====== SOURCE MATERIAL

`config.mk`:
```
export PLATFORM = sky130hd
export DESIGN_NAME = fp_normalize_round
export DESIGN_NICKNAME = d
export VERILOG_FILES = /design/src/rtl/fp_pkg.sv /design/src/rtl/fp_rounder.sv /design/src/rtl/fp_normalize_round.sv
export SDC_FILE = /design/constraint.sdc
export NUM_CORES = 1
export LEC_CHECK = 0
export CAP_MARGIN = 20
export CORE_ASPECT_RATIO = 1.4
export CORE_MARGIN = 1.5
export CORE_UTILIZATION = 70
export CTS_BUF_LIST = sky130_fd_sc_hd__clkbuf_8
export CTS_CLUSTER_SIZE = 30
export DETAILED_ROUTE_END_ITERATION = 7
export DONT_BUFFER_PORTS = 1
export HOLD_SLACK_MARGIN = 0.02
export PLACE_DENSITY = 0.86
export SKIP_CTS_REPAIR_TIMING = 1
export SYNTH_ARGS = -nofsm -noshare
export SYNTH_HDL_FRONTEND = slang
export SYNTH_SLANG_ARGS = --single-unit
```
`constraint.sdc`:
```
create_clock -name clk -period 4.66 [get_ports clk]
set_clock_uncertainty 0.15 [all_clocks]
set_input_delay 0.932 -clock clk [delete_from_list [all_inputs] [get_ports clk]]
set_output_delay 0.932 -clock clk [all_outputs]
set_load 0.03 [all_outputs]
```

============

Full transcription, please: every entry, exactly as written.

## [RESULT OF THIS TASK]
`config.mk`:
```
export PLATFORM = sky130hd
export DESIGN_NAME = fp_normalize_round
export DESIGN_NICKNAME = d
export VERILOG_FILES = /design/src/rtl/fp_pkg.sv /design/src/rtl/fp_rounder.sv /design/src/rtl/fp_normalize_round.sv
export SDC_FILE = /design/constraint.sdc
export NUM_CORES = 1
export LEC_CHECK = 0
export CAP_MARGIN = 20
export CORE_ASPECT_RATIO = 1.4
export CORE_MARGIN = 1.5
export CORE_UTILIZATION = 70
export CTS_BUF_LIST = sky130_fd_sc_hd__clkbuf_8
export CTS_CLUSTER_SIZE = 30
export DETAILED_ROUTE_END_ITERATION = 7
export DONT_BUFFER_PORTS = 1
export HOLD_SLACK_MARGIN = 0.02
export PLACE_DENSITY = 0.86
export SKIP_CTS_REPAIR_TIMING = 1
export SYNTH_ARGS = -nofsm -noshare
export SYNTH_HDL_FRONTEND = slang
export SYNTH_SLANG_ARGS = --single-unit
```
`constraint.sdc`:
```
create_clock -name clk -period 4.66 [get_ports clk]
set_clock_uncertainty 0.15 [all_clocks]
set_input_delay 0.932 -clock clk [delete_from_list [all_inputs] [get_ports clk]]
set_output_delay 0.932 -clock clk [all_outputs]
set_load 0.03 [all_outputs]
```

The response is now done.